Krzysztof Kieślowski

The penultimate installment of Dekalog explores the ninth commandment: Thou shalt not covet thy neighbour’s wife.

Our protagonist, Dr. Roman Nycz, has been diagnosed with impotence. It had never occurred to me that this is something one gets formally diagnosed with. I assumed you would just know. In any case, his friend and colleague confirms the prognosis, then makes the bone-headed suggestion that Roman should divorce his wife, Hanka. What kind of advice is that?

Roman and Hanka love one another and want to stick it out, even if there won’t be any sticking in. There is more to love than sex. Still reeling, Roman says he would not begrudge Hanka if she found another lover. She refuses, and the two leave it there.

It turns out Hanka already has a lover: a little pip-squeak named Mariusz. Roman clocks it, grows jealous and starts spying on her. Amid the escalating tension and guilt at home, Hanka decides to end the affair. She does this at her mother’s house, which doubles as their secret shag shack. Mariusz takes it badly. Hanka throws him out, only to discover Roman hidden in the closet. In that moment, she realises he saw everything and has known about her infidelity all along.
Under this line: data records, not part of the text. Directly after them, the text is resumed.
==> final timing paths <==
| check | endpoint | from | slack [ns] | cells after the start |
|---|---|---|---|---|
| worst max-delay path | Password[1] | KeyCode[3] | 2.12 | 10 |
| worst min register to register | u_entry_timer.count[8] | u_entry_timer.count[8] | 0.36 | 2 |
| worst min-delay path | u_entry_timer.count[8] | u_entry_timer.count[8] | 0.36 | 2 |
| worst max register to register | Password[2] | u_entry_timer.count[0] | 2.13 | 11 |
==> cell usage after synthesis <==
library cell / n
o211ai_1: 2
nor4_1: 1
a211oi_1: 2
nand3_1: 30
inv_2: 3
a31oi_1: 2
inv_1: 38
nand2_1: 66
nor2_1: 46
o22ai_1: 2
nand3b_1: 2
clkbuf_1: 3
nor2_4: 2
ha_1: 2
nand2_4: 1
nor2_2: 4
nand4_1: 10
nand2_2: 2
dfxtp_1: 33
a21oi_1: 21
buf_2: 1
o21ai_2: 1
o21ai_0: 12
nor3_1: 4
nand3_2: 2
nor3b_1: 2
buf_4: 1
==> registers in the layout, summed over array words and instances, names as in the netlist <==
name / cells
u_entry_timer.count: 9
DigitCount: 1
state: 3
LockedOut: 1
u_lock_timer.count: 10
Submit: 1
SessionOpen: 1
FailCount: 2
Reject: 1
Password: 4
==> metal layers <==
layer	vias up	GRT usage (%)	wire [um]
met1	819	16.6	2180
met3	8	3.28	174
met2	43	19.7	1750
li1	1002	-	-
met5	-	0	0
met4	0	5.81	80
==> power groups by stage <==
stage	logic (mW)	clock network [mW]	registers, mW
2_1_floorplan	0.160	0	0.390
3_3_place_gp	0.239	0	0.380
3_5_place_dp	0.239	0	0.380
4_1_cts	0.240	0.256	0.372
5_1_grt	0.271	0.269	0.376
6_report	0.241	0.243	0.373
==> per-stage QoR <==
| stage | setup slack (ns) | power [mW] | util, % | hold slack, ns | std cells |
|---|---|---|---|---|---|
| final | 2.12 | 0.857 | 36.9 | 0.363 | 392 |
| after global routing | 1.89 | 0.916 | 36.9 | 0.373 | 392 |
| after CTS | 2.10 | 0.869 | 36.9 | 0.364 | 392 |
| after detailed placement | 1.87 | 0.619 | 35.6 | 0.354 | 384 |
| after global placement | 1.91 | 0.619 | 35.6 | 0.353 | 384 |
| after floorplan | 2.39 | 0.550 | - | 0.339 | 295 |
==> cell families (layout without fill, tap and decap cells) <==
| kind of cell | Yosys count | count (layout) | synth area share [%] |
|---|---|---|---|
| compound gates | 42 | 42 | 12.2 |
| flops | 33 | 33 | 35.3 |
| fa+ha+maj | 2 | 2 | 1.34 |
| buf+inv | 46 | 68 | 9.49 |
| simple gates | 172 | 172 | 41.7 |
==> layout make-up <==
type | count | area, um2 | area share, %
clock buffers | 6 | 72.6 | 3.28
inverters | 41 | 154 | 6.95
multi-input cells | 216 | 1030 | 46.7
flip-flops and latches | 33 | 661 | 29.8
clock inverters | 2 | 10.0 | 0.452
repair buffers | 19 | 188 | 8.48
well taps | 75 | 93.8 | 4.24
<file path="config.mk">
export PLATFORM = sky130hd
export DESIGN_NAME = mem_stage
export DESIGN_NICKNAME = d
export VERILOG_FILES = /design/src/rtl/mem_stage.sv
export SDC_FILE = /design/constraint.sdc
export NUM_CORES = 1
export LEC_CHECK = 0
export ABC_AREA = 1
export BUFFER_PORTS_ARGS = -buffer_cell sky130_fd_sc_hd__buf_4
export CORE_MARGIN = 5
export CORE_UTILIZATION = 38
export DETAILED_ROUTE_END_ITERATION = 16
export PLACE_DENSITY_LB_ADDON = 0.2
export SLEW_MARGIN = 20
export SYNTH_ARGS = -nofsm -noshare
export SYNTH_HDL_FRONTEND = slang
export SYNTH_SLANG_ARGS = --single-unit
</file>
<file path="constraint.sdc">
create_clock -name i_clk -period 9.18 [get_ports i_clk]
set_clock_uncertainty 0.2 [all_clocks]
set_input_delay 1.377 -clock i_clk [delete_from_list [all_inputs] [get_ports i_clk]]
set_output_delay 1.377 -clock i_clk [all_outputs]
set_load 0.02 [all_outputs]
</file>
[src/rtl/seq_alu.sv]
// Sequential ALU: single-cycle logic/arithmetic ops plus iterative shift-add
// multiply and restoring divide, with registered results and a done pulse.
module seq_alu #(
  parameter int WIDTH          = 32,
  parameter int ITER_PER_CYCLE = 1
) (
  input  logic             clk,
  input  logic             rst,
  input  logic             start,
  input  logic [3:0]       control,
  input  logic [WIDTH-1:0] in1,
  input  logic [WIDTH-1:0] in2,
  output logic [WIDTH-1:0] out1,
  output logic [WIDTH-1:0] out2,
  output logic             o,
  output logic             z,
  output logic             busy,
  output logic             done
);

  localparam int STEPS = WIDTH / ITER_PER_CYCLE;
  localparam int CW    = $clog2(STEPS + 1);
  localparam int M     = WIDTH - 1;

  localparam logic [3:0] OP_AND  = 4'b0000;
  localparam logic [3:0] OP_OR   = 4'b0001;
  localparam logic [3:0] OP_ADDU = 4'b0010;
  localparam logic [3:0] OP_SUBU = 4'b0011;
  localparam logic [3:0] OP_SLT  = 4'b0100;
  localparam logic [3:0] OP_SLTU = 4'b0101;
  localparam logic [3:0] OP_NOR  = 4'b0111;
  localparam logic [3:0] OP_ADDS = 4'b1010;
  localparam logic [3:0] OP_SUBS = 4'b1011;
  localparam logic [3:0] OP_MULU = 4'b1100;
  localparam logic [3:0] OP_DIVU = 4'b1101;
  localparam logic [3:0] OP_MULS = 4'b1110;
  localparam logic [3:0] OP_DIVS = 4'b1111;

  typedef enum logic [2:0] {IDLE, MUL, DIV, FIX, DONE} state_t;

  state_t           state, next_state;
  logic [CW-1:0]    cnt;
  logic [3:0]       op;
  logic [WIDTH-1:0] a, b, hi, lo, hi_n, lo_n;
  logic             neg_q, neg_r, div0, ovf;

  logic             accept, is_mul, is_div, is_signed, load_out;
  logic [WIDTH:0]   sum_u, step_sum, step_rem;
  logic [WIDTH-1:0] dif, alu_r;
  logic             alu_o;
  logic [2*WIDTH-1:0] prod_s;
  logic [WIDTH-1:0] q_s, r_s, res1, res2;
  logic             reso;

  function automatic logic [WIDTH-1:0] mag(input logic [WIDTH-1:0] x);
    return x[M] ? -x : x;
  endfunction

  assign accept    = (state == IDLE) && start;
  assign is_mul    = (control == OP_MULU) || (control == OP_MULS);
  assign is_div    = (control == OP_DIVU) || (control == OP_DIVS);
  assign is_signed = (control == OP_MULS) || (control == OP_DIVS);
  assign busy      = (state != IDLE);
  assign done      = (state == DONE);

  // NOTE: sequential state uses non-blocking assignments so every register
  // samples pre-edge values regardless of process ordering.
  always_ff @(posedge clk) begin
    if (rst) state <= IDLE;
    else     state <= next_state;
  end

  // NOTE: every combinational output gets a default first so no path leaves
  // it unassigned, which would otherwise infer a latch.
  always_comb begin
    next_state = state;
    case (state)
      IDLE: if (start) next_state = is_mul ? MUL : (is_div ? DIV : DONE);
      MUL,
      DIV:  if (cnt == CW'(STEPS - 1)) next_state = FIX;
      FIX:  next_state = DONE;
      DONE: next_state = IDLE;
      default: next_state = IDLE;
    endcase
  end

  // Single-cycle operations, evaluated straight from the inputs on the accept edge.
  assign sum_u = {1'b0, in1} + {1'b0, in2};
  assign dif   = in1 - in2;

  always_comb begin
    alu_r = '0;
    alu_o = 1'b0;
    case (control)
      OP_AND:  alu_r = in1 & in2;
      OP_OR:   alu_r = in1 | in2;
      OP_NOR:  alu_r = ~(in1 | in2);
      OP_ADDU: begin alu_r = sum_u[M:0]; alu_o = sum_u[WIDTH]; end
      OP_SUBU: begin alu_r = dif;        alu_o = (in1 < in2);  end
      OP_SLT:  alu_r = {{(WIDTH-1){1'b0}}, ($signed(in1) < $signed(in2))};
      OP_SLTU: alu_r = {{(WIDTH-1){1'b0}}, (in1 < in2)};
      OP_ADDS: begin
        alu_r = sum_u[M:0];
        alu_o = (in1[M] == in2[M]) && (sum_u[M] != in1[M]);
      end
      OP_SUBS: begin
        alu_r = dif;
        alu_o = (in1[M] != in2[M]) && (dif[M] != in1[M]);
      end
      default: ;
    endcase
  end

  // One or two shift-add / restoring-divide steps on magnitudes; hi is the
  // accumulator or partial remainder, lo the multiplier or forming quotient.
  always_comb begin
    hi_n     = hi;
    lo_n     = lo;
    step_sum = '0;
    step_rem = '0;
    for (int i = 0; i < ITER_PER_CYCLE; i++) begin
      if (state == MUL) begin
        step_sum = {1'b0, hi_n} + (lo_n[0] ? {1'b0, b} : '0);
        lo_n     = {step_sum[0], lo_n[M:1]};
        hi_n     = step_sum[WIDTH:1];
      end else begin
        step_rem = {hi_n, lo_n[M]};
        lo_n     = {lo_n[M-1:0], 1'b0};
        if (step_rem >= {1'b0, b}) begin
          step_rem = step_rem - {1'b0, b};
          lo_n[0]  = 1'b1;
        end
        hi_n = step_rem[M:0];
      end
    end
  end

  // Sign correction applied in FIX.
  assign prod_s = neg_q ? -{hi, lo} : {hi, lo};
  assign q_s    = neg_q ? -lo : lo;
  assign r_s    = neg_r ? -hi : hi;

  always_comb begin
    res1 = alu_r;
    res2 = '0;
    reso = alu_o;
    if (state == FIX) begin
      if ((op == OP_MULU) || (op == OP_MULS)) begin
        res1 = prod_s[M:0];
        res2 = prod_s[2*WIDTH-1:WIDTH];
        reso = 1'b0;
      end else if (div0) begin
        res1 = '1;
        res2 = a;
        reso = 1'b1;
      end else begin
        res1 = q_s;
        res2 = r_s;
        reso = ovf;
      end
    end
  end

  assign load_out = (accept && !is_mul && !is_div) || (state == FIX);

  always_ff @(posedge clk) begin
    if (rst) begin
      cnt  <= '0;
      out1 <= '0;
      out2 <= '0;
      o    <= 1'b0;
      z    <= 1'b0;
    end else begin
      cnt <= ((state == MUL) || (state == DIV)) ? cnt + 1'b1 : '0;
      if (load_out) begin
        out1 <= res1;
        out2 <= res2;
        o    <= reso;
        z    <= (res1 == '0) && (res2 == '0);
      end
    end
  end

  // NOTE: operand/working registers carry no reset; they are always loaded on
  // the accept edge before anything reads them.
  always_ff @(posedge clk) begin
    if (accept) begin
      op    <= control;
      a     <= in1;
      hi    <= '0;
      lo    <= is_signed ? mag(in1) : in1;
      b     <= is_signed ? mag(in2) : in2;
      neg_q <= is_signed && (in1[M] ^ in2[M]);
      neg_r <= is_signed && in1[M];
      div0  <= (in2 == '0);
      ovf   <= (control == OP_DIVS) && (in1 == {1'b1, {(WIDTH-1){1'b0}}}) && (in2 == '1);
    end else if ((state == MUL) || (state == DIV)) begin
      hi <= hi_n;
      lo <= lo_n;
    end
  end

endmodule

[config.mk]
export PLATFORM = sky130hd
export DESIGN_NAME = seq_alu
export DESIGN_NICKNAME = d
export VERILOG_FILES = /design/src/rtl/seq_alu.sv
export SDC_FILE = /design/constraint.sdc
export NUM_CORES = 1
export LEC_CHECK = 0
export CORE_AREA = 2 2 230 232
export DETAILED_ROUTE_END_ITERATION = 8
export DIE_AREA = 0 0 232 234
export SKIP_LAST_GASP = 1
export SLEW_MARGIN = 15
export SYNTH_ARGS = -nofsm -noshare
export SYNTH_HDL_FRONTEND = slang
export SYNTH_SLANG_ARGS = --single-unit
[constraint.sdc]
create_clock -name clk -period 7.7 [get_ports clk]
set_input_delay 2.31 -clock clk [delete_from_list [all_inputs] [get_ports clk]]
set_output_delay 2.31 -clock clk [all_outputs]
set_load 0.01 [all_outputs]
# After elaboration in Yosys (flattened, before gate mapping)
# Index checks and enable logic that the tools add are counted.
# Widths: inputs -> output; s select.
# op_classes
n_reduce_logical	30
bitwise_logic	5
mux	30
n_eq_ne	27
n_lt_le_gt_ge	3
addsub	10
# op_table
operator	count
$mux 32	18
$pmux 32 s7	1
$neg 32->32	4
$logic_not 32->1	3
$add 32x32->33	2
$eq 32x32->1 const B	2
$lt 32x32->1	2
$mux 64	1
$neg 64->64	1
$sub 32x32->32	2
$ge 33x32->1	1
$and 32x32->32	1
$eq 4x4->1 const B	8
$not 32->32	1
$or 32x32->32	1
$eq 4x3->1 const B	3
$mux 3	4
$logic_and 1x1->1	10
$pmux 3 s3	1
$eq 4x2->1 const B	2
$reduce_or 2->1	4
$add 6x1->6 const B	1
$eq 3x2->1 const B	2
$eq 6x5->1 const B	1
other kinds (17)	29
# totals
register_bits	211
output_inout_bits	68
inputBits	71

# Longest topological paths before layout
# Gate-level depths: netlist of run 1.
# depth
word_depth	7
mapped_depth	18
depth_no_buf	17

# Least setup slack after synthesis of run 1
# No wires, ideal clock.
# synth_path
path_kind	in2reg
start	input port in1[0]
end	register z
t_arrival_ps	5858
setup_time_ps	61
n_path_buf	0
required_time_ps	7639
path_stages	17
path_slack_ps	1782
path_cell_list	inv_1 > ha_1 > inv_1 > fa_1 > nand2b_1 > a211oi_1 > or4_1 > a21oi_1 > a21o_1 > nand2_1 > a2111oi_0 > a211oi_1 > and4b_1 > nand4b_1 > or4b_1 > nor4_1 > a32o_1
# synth_via
elab_chain_cells	6
# synth_lines
item	line	text
from (decl)	11	input logic [WIDTH-1:0] in1,
branches (longest 2 deep; another with $sub 32x32->32)	-	
$pmux 32 s7 *	94	case (control)
$mux 32 *	147	if (state == FIX) begin
$logic_not 32->1 *	179	z <= (res1 == '0) && (res2 == '0);
$logic_and 1x1->1 *	179	
to (signal assigned)	179	
to (decl)	16	output logic z,
# Mark *: on every way between the ends.
# A chain may end at the register's enable or synchronous reset.

# Final worst setup path of run 1
# layout_path
start	input port in2[0]
end	register z
# layout_via
elab_chain_cells	6
# layout_lines
item	line	text
from (decl)	12	input logic [WIDTH-1:0] in2,
branches (longest 2 deep; another with $sub 32x32->32)	-	
$pmux 32 s7 *	94	
$mux 32 *	147	
$logic_not 32->1 *	179	
$logic_and 1x1->1 *	179	
# Marks and branches as above.

==> impl_metrics.toml, run 1 <==
[status]
status = "completed"

[final_layout]
syn2layout_area_growth_pct = 15.2
finish.utilization = 0.466
finalNetCount = 3125
nFillCells = 5233
drive_gt1_frac = 0.0596

[route]
wl_met1_mm = 39.9
wl_per_cell_um = 26.9
viasPerCell = 6.31
vias = 22700
drc = 0
drt_iter0_markers = 2230
wl_met2_mm = 43.5
ant_nets = 0
top_layer_used = "met4"
dr_wl_met3_mm = 7.96
drt_wl_total_mm = 96.7
dr.pass1.iters = 5

[sta]
maxSlewViolCount = 0
final_hold_viol_count = 0
setup_violations = 0
fin_crit_ps = 6870
max_freq_mhz = 146
fin_skew_ps = 21.4
rsz0062_at_grt = "false"
timing.final.crit_share = 0.893
slew_headroom = 0.137
timing.hold.ws_ps = 457
fin_tns_setup_ps = 0
tightest_slew_ps = 1280

[die]
die_area_mm2 = 0.0543
core-area_mm2 = 0.0520
start_util = 0.404
die_y_um = 234
die_x_um = 232
core.rowCount = 84
io_pins = 139

[clocking]
clkTransAtPathRegs_ps = 60
postCtsSetupRepairBufs = 0
cts_buffer_depth = 3
clk-insertion-delay-late_ps = 580
cts_sinks = 210
post_cts_resized = 0
htreeDepth = 1
cts_tree = "built"
cts_buffers = 27
cts_hold_buf = 0
clock-root-buffer = "clkbuf_16"

[global_route]
antenna_found_initial = 5
grt_overflow_total = 0
grt_pass1_wl_mm = 141
grt_usage = 0.347
grt_pass1_vias = 21400
grt_max_degree = 64

[synth]
synth_fp_nets = 3050
synth.distinct_cells = 86
ys_seq_elements = 210
async_reset_ff_frac = 0
yosys_warnings = 0
syn_inst = 2806
synth_edf_count = 103
ys_seq_area_frac = 0.249
synth_ff_type = "dfxtp_1"
synth_area_per_cell_um2 = 7.49
syn_area_mm2 = 0.0210

[placement]
finalWeightedCongestion = 1.00
hpwlAfterDp_mm = 76.0
port_buffers = 138

[job]
cap_violations = 0

[setup_path]
critPathSlowestCell = "a221oi_1"
cpPeakStageDelay_ps = 640
critical_path_class = "in -> reg"
worstPathArrival_ps = 7390
worst-path-buf-inv = 1
path_max_fanout = 7
worst-endpoint-required_ps = 8220
cp_cell_sequence = "clkdlybuf4s50_1, ha_1, fa_1, a211o_1, a21oi_1, nor4b_1, a41o_1, a221o_1, a221oi_1, nor4b_1, nand4_1, nor4_2, nand4b_1, or4b_1, nor4_1, a32o_1"
path_common_cell = "nor4b_1"
start_kind = "input port"
critical_path.top_delay_family = "simple AND/OR/NAND/NOR gates"
setup.worst_path.end_class = "register"

[pwr]
powerDensity_mw_per_mm2 = 314
irDropWorstVdd_uv = 195
p_leak_nw = 9.53

[min_path]
worstHoldPathType = "reg -> reg"
-- cell usage in the layout (no fill, tap or decap), types with 68 or more instances in the layout --
master and count:
nor2_1 308, nand2_1 283, a21oi_1 254, ha_1 169, o21ai_0 164, inv_1 161, clkdlybuf4s50_1 137, xnor2_1 129
dfxtp_1 107, edfxtp_1 103, buf_4 79, nor3_1 76, a31oi_1 68
-- final timing paths --
check / start / endpoint / slack, ps / depth (start not counted)
worst max-delay path: in2[0] / z$_SDFFE_PP0P_ / 830 / 16
worst min-delay path: out2[11]$_SDFFE_PP0P_ / out2[11]$_SDFFE_PP0P_ / 460 / 2
worst max register to register: lo[20]$_DFFE_PP_ / z$_SDFFE_PP0P_ / 1820 / 12
worst min register to register: out2[11]$_SDFFE_PP0P_ / out2[11]$_SDFFE_PP0P_ / 460 / 2
-- sequential cells by signal, summed over array words and instances, names as in the netlist --
| name | count |
|---|---|
| hi | 32 |
| b | 32 |
| cnt | 6 |
| state | 3 |
| a | 32 |
| neg_q | 1 |
| o | 1 |
| lo | 32 |
| out1 | 32 |
| div0 | 1 |
| ovf | 1 |
| neg_r | 1 |
| out2 | 32 |
| op | 3 |
| z | 1 |
-- logic make-up after synthesis --
| logic type | count (synthesis) | synth area share |
|---|---|---|
| AOI/OAI and AO/OA | 888 | 0.272 |
| DFF | 210 | 0.249 |
| adders and majority gates | 173 | 0.104 |
| and+or+nand+nor | 990 | 0.224 |
| muxes | 25 | 0.0120 |
| xor gates and xnor gates | 187 | 0.0779 |
| buffers and inverters | 333 | 0.0601 |
-- report_power, final --
part	switching, W	total, W	leakage, nW	internal, W
clock network	0.000562	0.00142	0.479	0.000858
logic	0.00267	0.00411	7.19	0.00144
registers	0.000450	0.00206	1.85	0.00161
-- cell usage after synthesis (6+ instances only) --
library cell / n / area, um^2
a2111oi_0: 6 / 52.6
a211o_1: 12 / 105
a211oi_1: 56 / 420
a21o_1: 43 / 323
a21oi_1: 256 / 1280
a221o_1: 7 / 70.1
a221oi_1: 23 / 201
a22oi_1: 13 / 97.6
a31oi_1: 68 / 425
a32oi_1: 7 / 61.3
a41oi_1: 6 / 52.6
and2_1: 14 / 87.6
and3_1: 15 / 93.8
buf_1: 11 / 41.3
buf_2: 11 / 55.1
clkbuf_1: 149 / 559
dfxtp_1: 107 / 2140
edfxtp_1: 103 / 3090
ha_1: 169 / 2110
inv_1: 162 / 608
mux2i_1: 24 / 240
nand2_1: 284 / 1070
nand2b_1: 23 / 144
nand3_1: 57 / 285
nand3b_1: 6 / 45.0
nand4_1: 43 / 269
nor2_1: 310 / 1160
nor2b_1: 19 / 119
nor3_1: 77 / 385
nor3b_1: 6 / 45.0
nor4_1: 44 / 275
o211ai_1: 44 / 330
o21a_1: 21 / 158
o21ai_0: 164 / 821
o21bai_1: 26 / 195
o221ai_1: 9 / 78.8
o22ai_1: 19 / 119
o31ai_1: 37 / 278
o41ai_1: 17 / 149
or2_2: 15 / 93.8
or3_1: 27 / 169
or4_1: 14 / 105
xnor2_1: 129 / 1130
xor2_1: 58 / 508
-- tightest hold or removal path, cell delays in order, from the launching register on --
cell and delay (ps):
dfxtp_1 310, nand2_1 50, a21oi_1 50
-- per-layer routing --
| metal | vias up | global-route usage |
|---|---|---|
| met5 | - | 0 |
| met4 | 0 | 0.169 |
| met2 | 1166 | 0.562 |
| li1 | 10400 | - |
| met3 | 205 | 0.0536 |
| met1 | 10900 | 0.451 |
-- final cells by class --
class                   instances  area, um^2  area share
inverters                     162         609      0.0251
clock inverters                21         283      0.0117
repair buffers                217        1970      0.0813
clock buffers                  29         693      0.0286
multi-input cells            2263       14600       0.602
diodes                          1        2.50    0.000103
flip-flops and latches        210        5240       0.216
well taps                     688         861      0.0355
-- stage by stage --
| step | std cells | worst slack [ps] | total power [W] | area [um^2] |
|---|---|---|---|---|
| after floorplan | 2806 | 1780 | 0.00471 | 21000 |
| final | 3591 | 827 | 0.00760 | 24200 |
| after global routing | 3590 | 668 | 0.00804 | 24200 |
| after global placement | 3540 | 506 | 0.00603 | 23300 |
| after detailed placement | 3540 | 372 | 0.00608 | 23300 |
| after CTS | 3590 | 953 | 0.00752 | 24200 |
Note: power is estimated with default switching activity, not from simulation.
==> run 2, diff against run 1 <==
--- a/config.mk
+++ b/config.mk
@@ -8,6 +8,7 @@
 export CORE_AREA = 2 2 230 232
 export DETAILED_ROUTE_END_ITERATION = 8
 export DIE_AREA = 0 0 232 234
+export RECOVER_POWER = 50
 export SKIP_LAST_GASP = 1
 export SLEW_MARGIN = 15
 export SYNTH_ARGS = -nofsm -noshare
==> run 2 against run 1 <==
Sequential share of layout area is 0.056 points higher; the run now ends with max-capacitance violations, max-slew violations left; fmax is 0.53% lower; register-to-register slack hardly changed; combinational power hardly changed; clock-buffer cell count stayed put; clock skew is 0.98 ps higher; utilization is 0.12 points lower; global-route usage stayed put; largest cell class unchanged; flip-flop and latch count stayed put; clock power hardly changed.
==> impl_metrics.toml, run 2 (same netlist as run 1, synthesis figures left out) <==
[status]
status = "finished, violations left"
violations = "max-capacitance violations, max-slew violations"

[clocking]
cts_sinks = 210
post_cts_resized = 0
cts_tree = "built"
clkTransAtPathRegs_ps = 60
cts_buffer_depth = 3
clk-insertion-delay-late_ps = 580
cts_hold_buf = 0
htreeDepth = 1
postCtsSetupRepairBufs = 0
clock-root-buffer = "clkbuf_16"
cts_buffers = 27

[die]
die_area_mm2 = 0.0543
start_util = 0.404
die_x_um = 232
core-area_mm2 = 0.0520
io_pins = 139
core.rowCount = 84
die_y_um = 234

[setup_path]
path_max_fanout = 7
start_kind = "input port"
path_common_cell = "o21ai_0"
setup.worst_path.end_class = "register"
critPathSlowestCell = "dlygate4sd3_1"
worst-endpoint-required_ps = 8210
cp_cell_sequence = "dlygate4sd3_1, ha_1, fa_1, a211o_1, a211oi_1, o31ai_1, a21oi_1, o21ai_0, a221o_1, a31oi_1, o21ai_0, or2_2, or4b_1, nor4_1, a32o_1"
worstPathArrival_ps = 7420
cpPeakStageDelay_ps = 660
critical_path_class = "in -> reg"

[route]
dr.pass1.iters = 8
drt_iter0_markers = 2175
ant_nets = 0
viasPerCell = 6.32
wl_per_cell_um = 26.9
vias = 22700
drt_wl_total_mm = 96.5
drc = 0

[sta]
final_hold_viol_count = 0
maxSlewViolCount = 159
fin_tns_setup_ps = 0
finalWorstSetupSlack_ps = 790
rsz0062_at_grt = "false"
max_freq_mhz = 145
timing.final.crit_share = 0.897
fin_skew_ps = 22.3
fin_crit_ps = 6910
tightest_slew_ps = 2890
slew_headroom = -0.930
setup_violations = 0

[final_layout]
syn2layout_area_growth_pct = 14.9
final_common_cell = "nor2_1"
layout_common_cells = "308 x nor2_1, 283 x nand2_1, 254 x a21oi_1"
drive_gt1_frac = 0.0541
antennaDiodeCount = 0
finalNetCount = 3125

[pwr]
irDropWorstVdd_uv = 195
p_sw_frac = 0.486
p_comb_frac = 0.540
seqPwrFrac = 0.273
clockPowerShare = 0.187
p_switching_w = 0.00368
powerDensity_mw_per_mm2 = 313
p_int_w = 0.00389
p_leak_nw = 9.68

[placement]
finalWeightedCongestion = 1.00
hpwlAfterDp_mm = 76.0
pre_cts_ws_ps = 372
port_buffers = 138

[global_route]
grt_usage = 0.347
grt_overflow_total = 0
antenna_found_initial = 5
grt_pass1_vias = 21400
grt_max_degree = 64
grt_pass1_wl_mm = 141

[min_path]
worstHoldPathType = "reg -> reg"

[job]
cap_violations = 3
[run 2: cell type report]
type	count	area (um^2)
Clock buffer	29	693
Clock inverter	21	283
Fill cell	5250	27900
Inverter	162	609
Multi-Input combinational cell	2263	14600
Sequential cell	210	5240
Tap cell	688	861
Timing Repair Buffer	217	1910
[run 2: critical path: cells and delay by family]
kind / cells / cell delay (ps)
simple gates: 3 / 1120
fa+ha+maj: 2 / 710
compound gates: 9 / 2610
buf+inv: 1 / 660
[run 2: worst paths after layout]
path | startpoint | to | slack [ps] | depth (start not counted)
setup / recovery | in2[0] | z$_SDFFE_PP0P_ | 790 | 15
hold / removal | out2[31]$_SDFFE_PP0P_ | out2[31]$_SDFFE_PP0P_ | 450 | 2
setup reg to reg | lo[20]$_DFFE_PP_ | z$_SDFFE_PP0P_ | 1820 | 12
hold reg to reg | out2[31]$_SDFFE_PP0P_ | out2[31]$_SDFFE_PP0P_ | 450 | 2
[run 2: stage by stage]
stage / cells / instance area (um^2) / hold slack, ps / util / total power, W
CTS: 3590 / 24200 / 456 / 0.466 / 0.00752
floorplan: 2806 / 21000 / 432 / - / 0.00471
global route: 3590 / 24200 / 485 / 0.465 / 0.00801
detailed placement: 3540 / 23300 / 448 / 0.447 / 0.00608
finish: 3590 / 24200 / 454 / 0.465 / 0.00757
global placement: 3540 / 23300 / 443 / 0.447 / 0.00603
[run 2: metal layers]
layer / global-route usage / part of all wire
met1: 0.451 / 0.41
met2: 0.562 / 0.45
met3: 0.0536 / 0.082
met4: 0.169 / 0.055
met5: 0 / 0.00011
[run 2: power by group through the flow]
| stage | clock (W) | sequential (W) | combinational, W |
|---|---|---|---|
| floorplan | 0 | 0.00185 | 0.00286 |
| global placement | 0 | 0.00206 | 0.00396 |
| detailed placement | 0 | 0.00207 | 0.00401 |
| CTS | 0.00143 | 0.00205 | 0.00403 |
| global route | 0.00147 | 0.00210 | 0.00444 |
| finish | 0.00142 | 0.00206 | 0.00409 |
They agree to work through it. Their, erm, solution includes plans to adopt a child. Before that can happen, Roman sends Hanka away for a little rest and relaxation on a solo ski trip. Unbeknownst to her, Mariusz finds out and follows her there. Roman learns this, assumes it was coordinated, and rides his bicycle off a bridge in an attempt to kill himself. It is a pretty low bridge, and he lands in a pile of dirt. It looks like he should come away with little more than bruises, yet he ends up in hospital wrapped in what appears to be a full-body cast.

Eventually, the staff tell Roman that Hanka had called earlier to say she was returning from her trip. The two reconnect by telephone and reunite.

Dekalog IX deals in painfully intimate material, and for long stretches it lands. You feel for Roman. Any man rendered impotent, especially while still fairly young, would likely feel diminished. The episode taps into that humiliation that follows when love, sex and self-worth feel inseparable. 

It misses the mark a few times though. Roman’s doctor friend is absurdly callous, and Roman’s suicide attempt has something adolescent about it. But that may be the point. Kieślowski is showing us a man whose pride has been blown up, and who responds with regression. 

There are also a handful of great shots in Dekalog IX. My favourite comes in an elevator. Roman and Hanka are talking, and as the elevator rises, the light illuminates only one of them at a time. It called to mind the elevator scene from one of the earlier episodes. It is a simple device, but an effective one: even when they occupy the same small space, they remain cut off from one another, each briefly visible, then obscured again.